Between sets I walked way downstairs to the basement men's room because they had closed the top floor one (trying to be authentic to the '76 show I guess) and then chatted up a cute chick in the beer line when I got back upstairs. She told me about the Furthur and DSO shows she'd been to recently and I tried to impress her with tales of the many Dead concerts I'd been at. I just happened to drop the fact that my first one had been in the Music Hall in '73.
"Gee," she said. I was two years old back then!"
"What a coincidence," I said. "I was too!"
At that point I did a little math and realized she was 40 ... so much for cute chicks.
Before I get back to criticism, I have to gush about the second set. When I hear the tape of '76 I realize how accurately DSO recreated the incredible introduction to St. Stephen and I can remember the rush of hearing those chords coming out of the [1976 successor to the] Wall of Sound back then [which was still pretty awesome]. From that the Dead go into ... and DSO recreated it excellently ... what seemed to me to be a 15-minute (but other reports say 8) introduction to one of the best songs that have ever been written, Eyes Of the World. I could and will go on: a well-baked Weather Report, a short and sweet Brown Eyed Women, an incredibly high-energy Lazy Lightning (let me go back to '76 for a minute and say that that was one of the dismaying moments of the concert for us back then, to realize that the Dead were going to play disco), a powerful Samson and then a beautiful It Must Have Been the Roses with Mackey providing some ethereal harmonies. "Dancing" into Wharf Rat, Around and Around, and then Franklin's Tower for an encore. We were in absolute heaven.
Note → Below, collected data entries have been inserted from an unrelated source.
===== src/tsc_pkg.sv =====
// Shared types and codes for the timed sequence cursor.
// Used by tsc_alu, timed_sequence_cursor and the testbench; depends on nothing else.
package tsc_pkg;

  localparam int unsigned ENTRY_DEPTH_DEF = 64;

  localparam int unsigned DUR_W   = 32;
  localparam int unsigned TYPE_W  = 16;
  localparam int unsigned TOTAL_W = 38;
  localparam int unsigned IDX_O_W = 6;

  typedef enum logic [1:0] {
    CMD_APPEND  = 2'd0,
    CMD_ADVANCE = 2'd1,
    CMD_REWIND  = 2'd2,
    CMD_CLEAR   = 2'd3
  } cmd_e;

  localparam logic [1:0] ST_OK    = 2'd0;
  localparam logic [1:0] ST_FULL  = 2'd1;
  localparam logic [1:0] ST_EMPTY = 2'd2;

  typedef enum logic [1:0] {
    ALU_ADD32 = 2'd0,
    ALU_ADD38 = 2'd1,
    ALU_SUB   = 2'd2
  } alu_op_e;

  typedef struct packed {
    logic [TOTAL_W-1:0] value;
    logic               gt;
  } alu_res_t;

  typedef struct packed {
    logic [DUR_W-1:0]  dur;
    logic [TYPE_W-1:0] typ;
  } entry_t;

endpackage


===== src/tsc_alu.sv =====
// Shared add / subtract / compare unit of the timed sequence cursor.
// Depends on tsc_pkg for the operation codes and the result struct.
module tsc_alu import tsc_pkg::*; (
  input  alu_op_e            op_i,
  input  logic [TOTAL_W-1:0] a_i,
  input  logic [DUR_W-1:0]   b_i,
  output alu_res_t           res_o
);

  logic [TOTAL_W:0] sum38;
  logic [DUR_W:0]   sum32;
  logic [DUR_W:0]   diff;

  assign sum38 = {1'b0, a_i} + (TOTAL_W+1)'(b_i);
  assign sum32 = {1'b0, a_i[DUR_W-1:0]} + {1'b0, b_i};
  assign diff  = {1'b0, a_i[DUR_W-1:0]} - {1'b0, b_i};

  always_comb begin
    // low DUR_W bits of a > b when the subtraction neither borrows nor lands on zero
    res_o.gt = !diff[DUR_W] && (diff[DUR_W-1:0] != '0);
    unique case (op_i)
      ALU_ADD32: begin
        res_o.value = sum32[DUR_W] ? TOTAL_W'({DUR_W{1'b1}})
                                   : TOTAL_W'(sum32[DUR_W-1:0]);
      end
      ALU_ADD38: begin
        res_o.value = sum38[TOTAL_W] ? {TOTAL_W{1'b1}} : sum38[TOTAL_W-1:0];
      end
      ALU_SUB: begin
        res_o.value = TOTAL_W'(diff[DUR_W-1:0]);
      end
      default: begin
        res_o.value = '0;
      end
    endcase
  end

endmodule


===== src/timed_sequence_cursor.sv =====
// Top level of the timed sequence cursor: entry memory, sequencer and state.
// Depends on tsc_pkg and instantiates tsc_alu.
//
// Usage: drive cmd_i and its operands with start high while busy is low;
// the item is taken at that edge and busy rises the cycle after. One result
// per item appears on the result ports while done_o is high for exactly one
// cycle; the receiver cannot hold it off and must take it then.
// Sequence after the accepting edge: clear goes from the execute state
// straight to done; append and rewind then fetch the cursor entry and
// check it (rewind on an empty table skips the fetch); advance repeats
// fetch and check for each entry the cursor steps over; advance on an
// empty table goes straight to done.
// busy falls right after done_o, so the next item can be taken then.
// Each entry stepped costs one registered read of the single-port entry
// memory and one shared subtract/compare.
// Reset (rst_ni low, asynchronous) empties the table and zeroes cursor,
// elapsed time and total; memory contents are left as they are and are
// never read before being written.
module timed_sequence_cursor import tsc_pkg::*; #(
  parameter int unsigned ENTRY_DEPTH = ENTRY_DEPTH_DEF
) (
  input  logic               clk_i,
  input  logic               rst_ni,
  input  logic               start,
  output logic               busy,
  input  logic [1:0]         cmd_i,
  input  logic [DUR_W-1:0]   entry_duration_i,
  input  logic [TYPE_W-1:0]  entry_type_i,
  input  logic [DUR_W-1:0]   time_step_i,
  output logic               done_o,
  output logic [TYPE_W-1:0]  current_type_o,
  output logic [IDX_O_W-1:0] current_index_o,
  output logic [TOTAL_W-1:0] total_duration_o,
  output logic               at_last_entry_o,
  output logic [1:0]         status_o
);

  localparam int unsigned CNT_W = $clog2(ENTRY_DEPTH + 1);
  localparam int unsigned IDX_W = $clog2(ENTRY_DEPTH);

  localparam logic [2:0] S_IDLE  = 3'd0;
  localparam logic [2:0] S_EXEC  = 3'd1;
  localparam logic [2:0] S_READ  = 3'd2;
  localparam logic [2:0] S_CHECK = 3'd3;
  localparam logic [2:0] S_DONE  = 3'd4;

  logic [2:0]         state_q, state_d;
  logic [CNT_W-1:0]   count_q, count_d;
  logic [IDX_W-1:0]   cursor_q, cursor_d;
  logic [DUR_W-1:0]   elapsed_q, elapsed_d;
  logic [TOTAL_W-1:0] total_q, total_d;
  logic [1:0]         status_q, status_d;

  cmd_e               cmd_q;
  logic [DUR_W-1:0]   dur_q;
  logic [TYPE_W-1:0]  typ_q;
  logic [DUR_W-1:0]   step_q;

  entry_t             mem_q [ENTRY_DEPTH];
  entry_t             rd_q;
  logic               mem_we;
  logic               mem_re;

  alu_op_e            alu_op;
  logic [TOTAL_W-1:0] alu_a;
  logic [DUR_W-1:0]   alu_b;
  alu_res_t           alu_res;

  logic               accept;
  logic               full;
  logic [CNT_W-1:0]   next_pos;
  logic               has_next;
  logic [IDX_W+IDX_O_W-1:0] cursor_ext;

  assign accept   = start && !busy;
  assign full     = (count_q == CNT_W'(ENTRY_DEPTH));
  assign next_pos = CNT_W'(cursor_q) + CNT_W'(1);
  assign has_next = (next_pos < count_q);

  tsc_alu u_alu (
    .op_i  (alu_op),
    .a_i   (alu_a),
    .b_i   (alu_b),
    .res_o (alu_res)
  );

  always_comb begin
    state_d   = state_q;
    count_d   = count_q;
    cursor_d  = cursor_q;
    elapsed_d = elapsed_q;
    total_d   = total_q;
    status_d  = status_q;
    mem_we    = 1'b0;
    mem_re    = 1'b0;
    alu_op    = ALU_SUB;
    alu_a     = TOTAL_W'(elapsed_q);
    alu_b     = rd_q.dur;

    unique case (state_q)
      S_IDLE: begin
        if (accept) begin
          status_d = ST_OK;
          state_d  = S_EXEC;
        end
      end
      S_EXEC: begin
        unique case (cmd_q)
          CMD_APPEND: begin
            alu_op = ALU_ADD38;
            alu_a  = total_q;
            alu_b  = dur_q;
            if (full) begin
              status_d = ST_FULL;
            end else begin
              mem_we  = 1'b1;
              total_d = alu_res.value;
              count_d = count_q + CNT_W'(1);
            end
            state_d = S_READ;
          end
          CMD_ADVANCE: begin
            alu_op = ALU_ADD32;
            alu_b  = step_q;
            if (count_q == '0) begin
              status_d = ST_EMPTY;
              state_d  = S_DONE;
            end else begin
              elapsed_d = alu_res.value[DUR_W-1:0];
              state_d   = S_READ;
            end
          end
          CMD_REWIND: begin
            cursor_d  = '0;
            elapsed_d = '0;
            state_d   = S_READ;
          end
          CMD_CLEAR: begin
            count_d   = '0;
            cursor_d  = '0;
            elapsed_d = '0;
            total_d   = '0;
            state_d   = S_DONE;
          end
          default: begin
            state_d = S_DONE;
          end
        endcase
      end
      S_READ: begin
        // skip the fetch when nothing is stored
        if (count_q == '0) begin
          state_d = S_DONE;
        end else begin
          mem_re  = 1'b1;
          state_d = S_CHECK;
        end
      end
      S_CHECK: begin
        // on advance, step over the entry while time runs past it and one follows
        if ((cmd_q == CMD_ADVANCE) && alu_res.gt && has_next) begin
          elapsed_d = alu_res.value[DUR_W-1:0];
          cursor_d  = cursor_q + IDX_W'(1);
          state_d   = S_READ;
        end else begin
          state_d = S_DONE;
        end
      end
      S_DONE: begin
        state_d = S_IDLE;
      end
      default: begin
        state_d = S_IDLE;
      end
    endcase
  end

  always_ff @(posedge clk_i or negedge rst_ni) begin
    if (!rst_ni) begin
      state_q   <= S_IDLE;
      count_q   <= '0;
      cursor_q  <= '0;
      elapsed_q <= '0;
      total_q   <= '0;
      status_q  <= ST_OK;
    end else begin
      state_q   <= state_d;
      count_q   <= count_d;
      cursor_q  <= cursor_d;
      elapsed_q <= elapsed_d;
      total_q   <= total_d;
      status_q  <= status_d;
    end
  end

  always_ff @(posedge clk_i) begin
    if (accept) begin
      cmd_q  <= cmd_e'(cmd_i);
      dur_q  <= entry_duration_i;
      typ_q  <= entry_type_i;
      step_q <= time_step_i;
    end
  end

  always_ff @(posedge clk_i) begin
    if (mem_we) begin
      mem_q[count_q[IDX_W-1:0]] <= '{dur: dur_q, typ: typ_q};
    end
    if (mem_re) begin
      rd_q <= mem_q[cursor_q];
    end
  end

  assign cursor_ext = (IDX_W+IDX_O_W)'(cursor_q);

  assign busy             = (state_q != S_IDLE);
  assign done_o           = (state_q == S_DONE);
  assign current_type_o   = (count_q != '0) ? rd_q.typ : '0;
  assign current_index_o  = cursor_ext[IDX_O_W-1:0];
  assign total_duration_o = total_q;
  assign at_last_entry_o  = (count_q != '0) && (next_pos == count_q);
  assign status_o         = status_q;

  a_count_range: assert property (@(posedge clk_i) disable iff (!rst_ni)
    count_q <= CNT_W'(ENTRY_DEPTH))
    else $error("entry count beyond table depth");

  a_cursor_in_table: assert property (@(posedge clk_i) disable iff (!rst_ni)
    (count_q != '0) |-> (next_pos <= count_q))
    else $error("cursor past last stored entry");

  a_cursor_empty: assert property (@(posedge clk_i) disable iff (!rst_ni)
    (count_q == '0) |-> (cursor_q == '0))
    else $error("cursor nonzero on empty table");

  a_one_result: assert property (@(posedge clk_i) disable iff (!rst_ni)
    done_o |=> !done_o && !busy)
    else $error("result not followed by idle");

  a_full_status: assert property (@(posedge clk_i) disable iff (!rst_ni)
    (done_o && (status_o == ST_FULL)) |-> full)
    else $error("full status with room in table");

endmodule


===== config.mk =====
export PLATFORM = sky130hd
export DESIGN_NAME = timed_sequence_cursor
export DESIGN_NICKNAME = d
export VERILOG_FILES = /design/src/tsc_pkg.sv /design/src/tsc_alu.sv /design/src/timed_sequence_cursor.sv
export SDC_FILE = /design/constraint.sdc
export NUM_CORES = 2
export LEC_CHECK = 0
export BUFFER_PORTS_ARGS = -buffer_cell sky130_fd_sc_hd__buf_2
export CAP_MARGIN = 20
export CORE_MARGIN = 2
export CORE_UTILIZATION = 50
export CTS_CLUSTER_SIZE = 12
export DETAILED_ROUTE_END_ITERATION = 10
export PLACE_DENSITY = 0.69
export SYNTH_ARGS = -nofsm -noshare
export SYNTH_HDL_FRONTEND = slang
export SYNTH_SLANG_ARGS = --single-unit

===== constraint.sdc =====
create_clock -name clk_i -period 20 [get_ports clk_i]
set_clock_uncertainty 0.1 [all_clocks]
set_input_delay 4 -clock clk_i [delete_from_list [all_inputs] [get_ports clk_i]]
set_output_delay 4 -clock clk_i [all_outputs]
set_load 0.02 [all_outputs]

==> metrics.log <==
[metrics] sort of element at the start of the critical path: flip-flop
[metrics] clock latency on the worst-skew pair: 980 ps
[metrics] overflow left after global routing: 0
[metrics] TritonCTS buffer count: 350
[metrics] critical path required time: 15,900 ps
[metrics] synth top area cells: edfxtp_1 (74%), mux4_2 (17%), dfrtp_1 (1.7%), ha_1 (0.72%), nor2_1 (0.58%)
[metrics] proportion of netlist area held by the largest area contributor: 0.739
[metrics] Max FO, Critical Path: 46
[metrics] combined global-route utilization of all metal layers: 0.275
[metrics] count of endpoints failing setup in the final report: 0
[metrics] share of final-layout standard cells stronger than drive strength 1: 0.298
[metrics] sum of negative setup slack: 0 ps
[metrics] pin count of the biggest net entering global routing: 154
[metrics] sort of element at the end of the critical path: primary output
[metrics] fill count: 18,600
[metrics] Post-synth EDFFs: 3,202
[metrics] clock tree root buffer cell: clkbuf_16
[metrics] Slew HR: 0.181
[metrics] Std-Cell Rows: 187
[metrics] total power consumption of the routed design: 16.2 mW
[metrics] number of antenna violations at the first check in global routing: 16
[metrics] unrepaired setup endpoints after global routing: false
[metrics] switching component of the power: 4.25 mW
[metrics] shortest clock period the worst path allows after layout: 8700 ps
[metrics] # clock sinks: 3,290
[metrics] leading area contributor after synthesis: edfxtp_1
[metrics] Die Width: 514 um
[metrics] cell-internal power: 12.0 mW
[metrics] portion of total power attributed to the clock network: 0.360
[metrics] share of synthesized flip-flops with an asynchronous set or reset: 0.0267
[metrics] cell area power density: 111 nW/um^2
[metrics] status: finished, final reports clean
[metrics] HPWL Detailed: 197,000 um
[metrics] Post-Syn Area per Cell: 22.3 um^2
[metrics] Final Hold Violating Endpoints: 0
[metrics] Unique masters post-synth: 86
[metrics] Ports: 150
[metrics] number of global-route vias before repair: 64,400
[metrics] reported leakage power: 45.0 nW
[metrics] max-slew violation total from the final report: 0
[metrics] clock tree from TritonCTS: yes
[metrics] count of mapped cells out of synthesis: 5,838
[metrics] CTS clock-pin slew for the worst setup and hold paths: 60 ps
[metrics] Yosys Warn Count: 0
[metrics] most common library cell in the layout ignoring fill and taps: edfxtp_1
[metrics] part of the Yosys area used for sequential elements: 0.756
[metrics] final worst-path cycle share: 0.435
[metrics] hold_buf cts: 0
[metrics] synthesized area: 130,000 um^2
[metrics] total length of routed wires: 364,000 um
[metrics] WP data arrival: 4600 ps
[metrics] achievable clock frequency: 115 MHz
[metrics] iteration-0 DRC count of the detailed router: 10,200
[metrics] Final GP Congestion: 0.893
[metrics] Core Area: 259,000 um^2
[metrics] quantity of I/O buffers inserted on ports: 149
[metrics] reported max-cap violation count: 0
[metrics] number of nets with antenna violations after routing: 0
[metrics] critical path class: reg2out
[metrics] H-tree levels: 5
[metrics] logic gate share of total power: 0.139
[metrics] Final Net Count: 6,401
[metrics] net count of the mapped netlist: 6,000
[metrics] highest-count cells in the layout ignoring fill and taps: edfxtp_1 (3,202), mux4_2 (1,008), clkbuf_16 (353), buf_4 (205), buf_2 (148)
[metrics] transition time of the tightest slew-check pin: 1230 ps
[metrics] Synth-to-Final Area Change: 12.3%
[metrics] Die Height: 514 um
[metrics] post-cts sizing count: 0
[metrics] wire length of the first global-routing pass: 505,000 um
[metrics] DRC Markers: 0
[metrics] Top FF cell, synth: edfxtp_1
[metrics] number of post-CTS setup repair buffers: 0
[metrics] via count of the routed design: 65,400
[metrics] number of iterations in the first detailed-routing pass: 8
[metrics] routed wire length per instance: 37.0 um
[metrics] die outline area: 264,000 um^2
[metrics] Initial Util: 0.502
[metrics] number of vias per cell: 6.66
[metrics] flops & latches, synth: 3,290
[metrics] highest ir drop seen on vdd: 0.0983 mV
[metrics] fraction of power spent switching nets: 0.262
[metrics] Hold WC Path Type: reg2reg
[metrics] Max clock buf depth: 4
[metrics] Reg power frac: 0.500
==> stage by stage <==
step / utilization / area (um^2) / setup slack, ps / hold slack [ps] / instances
floorplan: - / 130000 / 11730 / 369 / 5838
global placement: 0.525 / 136000 / 12260 / 395 / 9284
detailed placement: 0.525 / 136000 / 12260 / 408 / 9288
CTS: 0.564 / 146000 / 11280 / 405 / 9819
global route: 0.564 / 146000 / 11100 / 430 / 9821
finish: 0.564 / 146000 / 11300 / 415 / 9824
==> logic make-up (layout without fill, tap and decap cells) <==
group,after synthesis,in the layout,synth area share
AOI/OAI and AO/OA,393,393,0.0210
xor gates and xnor gates,39,39,0.00263
adders and majority gates,77,77,0.00752
buffers and inverters,392,972,0.0117
DFF,3290,3290,0.756
muxes,1087,1087,0.181
other,0,4,0
and+or+nand+nor,560,560,0.0203
==> worst paths after layout <==
path / start / end / slack (ps) / cells past startpoint
worst min register to register: elapsed_q[27]$_DFFE_PN0P_ / elapsed_q[27]$_DFFE_PN0P_ / 420 / 1
worst min-delay path: elapsed_q[27]$_DFFE_PN0P_ / elapsed_q[27]$_DFFE_PN0P_ / 420 / 1
max in group asynchronous: rst_ni / total_duration_o[3]$_DFFE_PN0P_ / 15650 / 2
min in group asynchronous: rst_ni / total_duration_o[31]$_DFFE_PN0P_ / 3000 / 1
worst max register to register: state_q[1]$_DFFE_PN0P_ / elapsed_q[13]$_DFFE_PN0P_ / 12140 / 17
worst max-delay path: current_index_o[1]$_DFFE_PN0P_ / at_last_entry_o / 11300 / 8
==> worst max-delay path: stages (launching register included) <==
cell     delay, ps
dfrtp_4        880
buf_4          730
and3_1         260
nand3_1         90
xnor2_1        190
ha_1           340
nand4_1        110
nor3_1         730
buf_2          300
==> layer usage <==
layer | global-route usage | share of wire
met1 | 0.391 | 0.38
met2 | 0.434 | 0.48
met3 | 0.0561 | 0.11
met4 | 0.0835 | 0.033
met5 | 0 | 0.00015
==> Yosys cell counts (4+ instances only) <==
master and n:
xor2_1 6, buf_1 96, nand4_1 15, o21ai_0 60
a21oi_1 123, or2_2 6, and3_1 10, buf_2 17
a311oi_1 5, clkbuf_1 198, a211o_1 4, dfrtp_1 88
edfxtp_1 3202, a32o_1 31, mux4_2 1008, nor3_1 35
o211ai_1 16, and4_1 4, nor3b_1 7, nor2b_1 37
nor2_1 200, mux2i_1 47, o31ai_1 15, o21bai_1 8
a2111oi_0 11, or4_1 4, ha_1 75, or3_1 9
nand3_1 53, nand2_1 126, mux2_2 32, a31oi_1 10
nor4_1 16, inv_1 73, a211oi_1 15, o21a_1 12
xnor2_1 33, and2_1 13, a21o_1 10, a31o_2 16
o221ai_1 4, o2111ai_1 4, nand2b_1 12
==> power groups by stage <==
stage | Sequential (mW) | Clock [mW] | Combinational, mW
finish | 8.11 | 5.84 | 2.26
detailed placement | 8.25 | 0 | 2.22
floorplan | 8.42 | 0 | 1.19
global route | 8.12 | 6.16 | 2.42
global placement | 8.25 | 0 | 2.20
CTS | 8.11 | 5.91 | 2.23
==> flip-flops by register name (all words and copies together), names as in the netlist <==
name and flops:
total_duration_o 38, status_o 2, step_q 32, dur_q 32, typ_q 16, rd_q 48, state_q 3, current_index_o 6
count_q 7, elapsed_q 32, cmd_q 2, mem_q 3072
==> cell type report <==
class	count	area, um^2	share of cell area
clock inverter	87	729	0.00499
multi-input combinational	2156	30800	0.211
antenna	4	10.0	0.0000685
tap	3402	4260	0.0291
clock buffer	444	9190	0.0629
inverter	77	289	0.00198
sequential	3290	98400	0.673
timing repair buffer	364	2510	0.0172
Note: power is estimated with default switching activity, not from simulation.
OK, time to criticize. I know you'll be shocked to hear that they weren't the Dead. They were better in some ways and nowhere near as good in others. Plenty of positives (see above, plus the fact that they were so right to pay homage to the best band ever and so talented that they were able to pull it off so well), but they fell short in other ways. Rosen kept up the [s]pace and the bottom for sure but was nowhere near the dominating influence that Lesh was. Barraco had his rocking moments but wasn't Keith spacing out all over the big grand and surprising everybody with how seamlessly he lapsed in and out of duets with Garcia over and over. And the big thing for me (as it was with Furthur) was that there was no Garcia. Mattson was great, surprising, lyrical, dynamic, and could get that charge in his leads when he needed, and I loved every minute of it and I can't say that I got sad, but it made me miss Garcia and the way he could take things over and play sounds that would go on for a lifetime and you could just fall into his guitar and he'd rock all of you. And I never thought I'd get nostalgic about his vocals, especially one of those mail-it-in gigs like this had been back in '76, but his way of whispering into the mike and singing like a folk singer in a rock 'n' roll band ... well, I've never heard anyone else do that. Except for Kaukonen of course, and Kadlicek comes close ... but I'm digressing.
OK, this has been going on for too long. We loved it and were exhausted from dancing and covered in sweat and spilled beer at the end of it and we can't wait to see Dark Star Orchestra again. We were among the last people to leave, walked back through the Common and drove home, and got to bed a bit after 1AM. Not bad for a school night!
p.s. Sarah is disappointed that she wasn't asked if she was the one with the acid (which happened to her at the recent Rubblebucket concert in Allston). Guess she's losing that look!